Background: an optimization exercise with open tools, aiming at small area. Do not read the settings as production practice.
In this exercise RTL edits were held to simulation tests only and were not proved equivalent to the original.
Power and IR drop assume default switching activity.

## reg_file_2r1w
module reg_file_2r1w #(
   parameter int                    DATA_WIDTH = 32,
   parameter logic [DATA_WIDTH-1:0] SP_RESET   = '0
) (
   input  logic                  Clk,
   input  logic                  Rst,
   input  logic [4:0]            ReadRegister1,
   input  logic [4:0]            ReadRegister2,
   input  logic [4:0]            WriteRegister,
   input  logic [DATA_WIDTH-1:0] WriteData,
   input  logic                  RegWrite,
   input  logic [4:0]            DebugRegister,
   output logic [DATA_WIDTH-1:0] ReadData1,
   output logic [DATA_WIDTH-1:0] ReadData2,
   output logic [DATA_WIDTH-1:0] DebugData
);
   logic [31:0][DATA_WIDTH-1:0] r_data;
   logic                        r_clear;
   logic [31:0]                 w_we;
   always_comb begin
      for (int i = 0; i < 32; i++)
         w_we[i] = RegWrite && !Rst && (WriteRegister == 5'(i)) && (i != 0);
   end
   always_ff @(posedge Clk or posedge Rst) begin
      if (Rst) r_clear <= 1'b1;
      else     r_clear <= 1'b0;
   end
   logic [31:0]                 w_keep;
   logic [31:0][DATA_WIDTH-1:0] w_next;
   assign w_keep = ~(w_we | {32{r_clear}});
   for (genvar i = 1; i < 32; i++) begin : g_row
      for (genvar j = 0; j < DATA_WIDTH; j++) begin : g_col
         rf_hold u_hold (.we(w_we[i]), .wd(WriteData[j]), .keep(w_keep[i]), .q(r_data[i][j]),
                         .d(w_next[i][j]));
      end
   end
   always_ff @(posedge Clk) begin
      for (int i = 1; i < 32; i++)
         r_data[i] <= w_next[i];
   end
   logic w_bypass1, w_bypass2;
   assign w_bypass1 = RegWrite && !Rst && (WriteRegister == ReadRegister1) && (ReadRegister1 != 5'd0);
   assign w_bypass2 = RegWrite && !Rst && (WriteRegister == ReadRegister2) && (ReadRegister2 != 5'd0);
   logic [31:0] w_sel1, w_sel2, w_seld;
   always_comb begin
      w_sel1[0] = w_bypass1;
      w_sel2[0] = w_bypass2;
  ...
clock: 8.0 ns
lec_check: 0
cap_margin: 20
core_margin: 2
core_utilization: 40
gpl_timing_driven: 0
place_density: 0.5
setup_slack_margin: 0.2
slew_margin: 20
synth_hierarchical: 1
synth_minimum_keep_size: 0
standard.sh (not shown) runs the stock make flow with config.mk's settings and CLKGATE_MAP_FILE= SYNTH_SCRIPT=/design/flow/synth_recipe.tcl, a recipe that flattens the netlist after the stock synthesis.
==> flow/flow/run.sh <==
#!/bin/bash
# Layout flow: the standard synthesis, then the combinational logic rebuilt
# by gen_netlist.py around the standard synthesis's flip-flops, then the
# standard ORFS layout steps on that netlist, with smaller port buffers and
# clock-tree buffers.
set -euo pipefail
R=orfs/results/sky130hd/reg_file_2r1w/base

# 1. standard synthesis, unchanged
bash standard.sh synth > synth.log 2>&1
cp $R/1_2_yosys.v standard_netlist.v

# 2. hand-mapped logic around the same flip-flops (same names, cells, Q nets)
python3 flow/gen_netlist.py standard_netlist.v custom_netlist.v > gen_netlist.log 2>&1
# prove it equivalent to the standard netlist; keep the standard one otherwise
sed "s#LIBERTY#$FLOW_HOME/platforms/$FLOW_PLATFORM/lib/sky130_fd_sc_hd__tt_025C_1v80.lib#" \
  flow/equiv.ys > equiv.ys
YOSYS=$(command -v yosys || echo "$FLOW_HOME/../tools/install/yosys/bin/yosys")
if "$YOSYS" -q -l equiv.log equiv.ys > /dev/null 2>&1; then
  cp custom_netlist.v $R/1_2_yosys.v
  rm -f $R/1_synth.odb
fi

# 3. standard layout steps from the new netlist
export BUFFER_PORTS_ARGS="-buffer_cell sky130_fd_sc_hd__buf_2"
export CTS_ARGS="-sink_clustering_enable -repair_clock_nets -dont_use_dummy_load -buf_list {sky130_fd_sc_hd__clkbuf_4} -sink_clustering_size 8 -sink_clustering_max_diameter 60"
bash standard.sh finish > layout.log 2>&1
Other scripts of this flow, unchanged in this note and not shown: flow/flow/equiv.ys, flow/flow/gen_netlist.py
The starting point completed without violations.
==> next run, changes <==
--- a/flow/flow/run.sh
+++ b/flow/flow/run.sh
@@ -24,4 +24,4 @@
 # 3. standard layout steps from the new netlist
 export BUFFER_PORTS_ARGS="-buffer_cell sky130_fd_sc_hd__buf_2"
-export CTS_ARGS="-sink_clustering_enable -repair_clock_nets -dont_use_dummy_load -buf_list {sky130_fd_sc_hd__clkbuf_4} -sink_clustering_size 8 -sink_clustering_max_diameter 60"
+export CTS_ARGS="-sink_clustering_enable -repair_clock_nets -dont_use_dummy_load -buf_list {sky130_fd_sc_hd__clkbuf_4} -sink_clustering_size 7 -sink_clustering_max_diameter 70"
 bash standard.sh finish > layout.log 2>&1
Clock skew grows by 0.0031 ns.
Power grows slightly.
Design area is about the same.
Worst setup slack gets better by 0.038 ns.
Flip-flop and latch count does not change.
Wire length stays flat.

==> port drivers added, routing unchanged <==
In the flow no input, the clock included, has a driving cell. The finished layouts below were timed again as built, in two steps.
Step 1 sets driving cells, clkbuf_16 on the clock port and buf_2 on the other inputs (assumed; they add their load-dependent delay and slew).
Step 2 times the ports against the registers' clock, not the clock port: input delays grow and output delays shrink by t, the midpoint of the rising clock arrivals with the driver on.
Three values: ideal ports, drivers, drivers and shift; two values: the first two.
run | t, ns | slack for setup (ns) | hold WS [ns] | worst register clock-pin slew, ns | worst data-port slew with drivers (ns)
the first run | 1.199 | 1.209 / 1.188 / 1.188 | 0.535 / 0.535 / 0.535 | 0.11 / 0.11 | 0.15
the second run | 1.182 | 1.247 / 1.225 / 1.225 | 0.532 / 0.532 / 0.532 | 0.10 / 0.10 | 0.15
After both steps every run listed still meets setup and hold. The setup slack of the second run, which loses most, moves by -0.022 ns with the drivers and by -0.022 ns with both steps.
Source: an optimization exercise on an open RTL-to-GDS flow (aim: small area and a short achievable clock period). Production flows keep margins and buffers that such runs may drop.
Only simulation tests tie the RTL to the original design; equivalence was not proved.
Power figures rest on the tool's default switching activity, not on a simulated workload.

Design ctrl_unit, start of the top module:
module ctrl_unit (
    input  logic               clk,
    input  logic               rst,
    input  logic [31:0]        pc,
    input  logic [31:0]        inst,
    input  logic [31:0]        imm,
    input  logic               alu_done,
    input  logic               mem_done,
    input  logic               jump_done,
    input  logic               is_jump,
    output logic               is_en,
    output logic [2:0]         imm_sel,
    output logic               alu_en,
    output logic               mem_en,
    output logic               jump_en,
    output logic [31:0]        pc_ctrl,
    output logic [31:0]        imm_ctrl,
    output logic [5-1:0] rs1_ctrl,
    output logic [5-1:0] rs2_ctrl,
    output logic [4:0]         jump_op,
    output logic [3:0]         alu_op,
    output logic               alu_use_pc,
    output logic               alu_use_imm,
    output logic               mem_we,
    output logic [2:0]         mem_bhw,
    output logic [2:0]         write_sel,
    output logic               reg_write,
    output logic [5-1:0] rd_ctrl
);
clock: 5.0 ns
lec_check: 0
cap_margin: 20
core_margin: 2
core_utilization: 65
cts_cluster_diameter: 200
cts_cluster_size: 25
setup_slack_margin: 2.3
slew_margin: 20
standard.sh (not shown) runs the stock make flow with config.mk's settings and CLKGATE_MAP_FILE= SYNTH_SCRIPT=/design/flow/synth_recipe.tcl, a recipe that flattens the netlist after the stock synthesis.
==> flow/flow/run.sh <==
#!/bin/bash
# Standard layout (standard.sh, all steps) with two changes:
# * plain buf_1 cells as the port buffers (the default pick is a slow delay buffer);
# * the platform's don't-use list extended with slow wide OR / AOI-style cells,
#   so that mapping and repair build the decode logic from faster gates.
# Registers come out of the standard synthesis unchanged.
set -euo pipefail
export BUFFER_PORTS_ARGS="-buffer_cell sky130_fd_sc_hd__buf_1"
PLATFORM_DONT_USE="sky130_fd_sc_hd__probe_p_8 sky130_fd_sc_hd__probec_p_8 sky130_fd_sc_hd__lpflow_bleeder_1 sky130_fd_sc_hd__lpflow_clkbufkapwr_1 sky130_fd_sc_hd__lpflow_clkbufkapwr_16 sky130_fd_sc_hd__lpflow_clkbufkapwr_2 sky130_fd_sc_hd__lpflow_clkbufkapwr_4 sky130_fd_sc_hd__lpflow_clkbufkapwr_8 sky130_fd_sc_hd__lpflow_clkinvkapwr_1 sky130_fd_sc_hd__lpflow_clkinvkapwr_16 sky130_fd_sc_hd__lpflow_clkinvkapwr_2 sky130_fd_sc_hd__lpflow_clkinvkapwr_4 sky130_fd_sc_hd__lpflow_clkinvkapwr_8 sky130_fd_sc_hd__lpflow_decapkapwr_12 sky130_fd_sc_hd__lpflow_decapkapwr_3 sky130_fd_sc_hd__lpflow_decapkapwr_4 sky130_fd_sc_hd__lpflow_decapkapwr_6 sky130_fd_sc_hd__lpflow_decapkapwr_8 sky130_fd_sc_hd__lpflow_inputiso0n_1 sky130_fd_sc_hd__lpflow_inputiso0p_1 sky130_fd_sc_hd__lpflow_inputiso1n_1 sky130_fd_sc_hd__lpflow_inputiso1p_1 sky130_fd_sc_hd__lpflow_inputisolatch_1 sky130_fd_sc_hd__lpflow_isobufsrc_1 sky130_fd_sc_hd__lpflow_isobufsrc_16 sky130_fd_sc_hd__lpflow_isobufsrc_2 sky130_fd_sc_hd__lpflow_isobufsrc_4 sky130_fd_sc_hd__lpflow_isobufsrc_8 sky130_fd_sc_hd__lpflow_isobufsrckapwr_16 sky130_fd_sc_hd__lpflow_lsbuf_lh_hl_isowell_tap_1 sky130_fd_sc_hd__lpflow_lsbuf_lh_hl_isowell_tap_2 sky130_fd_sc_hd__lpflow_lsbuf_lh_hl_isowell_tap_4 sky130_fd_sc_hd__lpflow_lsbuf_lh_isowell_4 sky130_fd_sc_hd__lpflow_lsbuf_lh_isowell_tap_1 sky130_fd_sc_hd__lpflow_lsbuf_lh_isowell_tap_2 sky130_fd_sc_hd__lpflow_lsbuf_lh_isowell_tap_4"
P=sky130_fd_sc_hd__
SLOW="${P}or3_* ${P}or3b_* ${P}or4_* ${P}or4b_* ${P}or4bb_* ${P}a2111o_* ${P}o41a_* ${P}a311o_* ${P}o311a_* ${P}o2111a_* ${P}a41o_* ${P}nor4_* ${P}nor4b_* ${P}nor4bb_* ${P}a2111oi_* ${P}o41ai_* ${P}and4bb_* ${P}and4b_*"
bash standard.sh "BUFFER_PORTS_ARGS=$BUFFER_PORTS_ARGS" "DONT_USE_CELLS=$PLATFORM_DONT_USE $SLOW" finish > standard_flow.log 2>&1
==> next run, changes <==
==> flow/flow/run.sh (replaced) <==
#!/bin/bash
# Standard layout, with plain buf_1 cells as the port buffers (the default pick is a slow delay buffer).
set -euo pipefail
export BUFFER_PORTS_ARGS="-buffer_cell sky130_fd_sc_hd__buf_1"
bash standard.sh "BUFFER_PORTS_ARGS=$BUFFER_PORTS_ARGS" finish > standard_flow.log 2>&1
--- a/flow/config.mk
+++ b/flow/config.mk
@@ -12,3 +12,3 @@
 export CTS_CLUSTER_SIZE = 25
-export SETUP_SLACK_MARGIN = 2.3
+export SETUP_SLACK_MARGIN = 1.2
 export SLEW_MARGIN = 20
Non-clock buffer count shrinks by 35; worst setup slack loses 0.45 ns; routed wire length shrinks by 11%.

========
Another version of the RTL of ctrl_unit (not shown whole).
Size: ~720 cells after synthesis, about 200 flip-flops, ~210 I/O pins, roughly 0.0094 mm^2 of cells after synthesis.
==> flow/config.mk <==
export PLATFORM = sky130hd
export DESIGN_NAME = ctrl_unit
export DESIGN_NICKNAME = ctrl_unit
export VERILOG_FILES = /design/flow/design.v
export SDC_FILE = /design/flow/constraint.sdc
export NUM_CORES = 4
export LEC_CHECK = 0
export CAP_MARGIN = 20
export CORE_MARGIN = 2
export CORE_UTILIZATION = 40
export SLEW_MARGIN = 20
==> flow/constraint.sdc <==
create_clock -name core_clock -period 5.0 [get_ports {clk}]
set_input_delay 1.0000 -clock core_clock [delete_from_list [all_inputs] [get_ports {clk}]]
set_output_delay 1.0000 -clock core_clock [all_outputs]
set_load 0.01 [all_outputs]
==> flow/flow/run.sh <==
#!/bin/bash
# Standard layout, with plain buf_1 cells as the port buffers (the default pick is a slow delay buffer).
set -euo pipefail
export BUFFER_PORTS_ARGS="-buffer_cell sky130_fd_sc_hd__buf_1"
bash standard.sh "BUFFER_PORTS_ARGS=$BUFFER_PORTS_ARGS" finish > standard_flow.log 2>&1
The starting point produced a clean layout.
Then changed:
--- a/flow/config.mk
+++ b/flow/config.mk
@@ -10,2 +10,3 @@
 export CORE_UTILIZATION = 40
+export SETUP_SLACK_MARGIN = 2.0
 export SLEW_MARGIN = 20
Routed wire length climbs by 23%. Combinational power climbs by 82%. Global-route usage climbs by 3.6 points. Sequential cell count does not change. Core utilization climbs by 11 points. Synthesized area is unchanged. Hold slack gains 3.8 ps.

### Problem description:
Which of the lines above mention the word "begin"? Pull those lines out.

### Response:
   always_comb begin
   always_ff @(posedge Clk or posedge Rst) begin
   for (genvar i = 1; i < 32; i++) begin : g_row
      for (genvar j = 0; j < DATA_WIDTH; j++) begin : g_col
   always_ff @(posedge Clk) begin
   always_comb begin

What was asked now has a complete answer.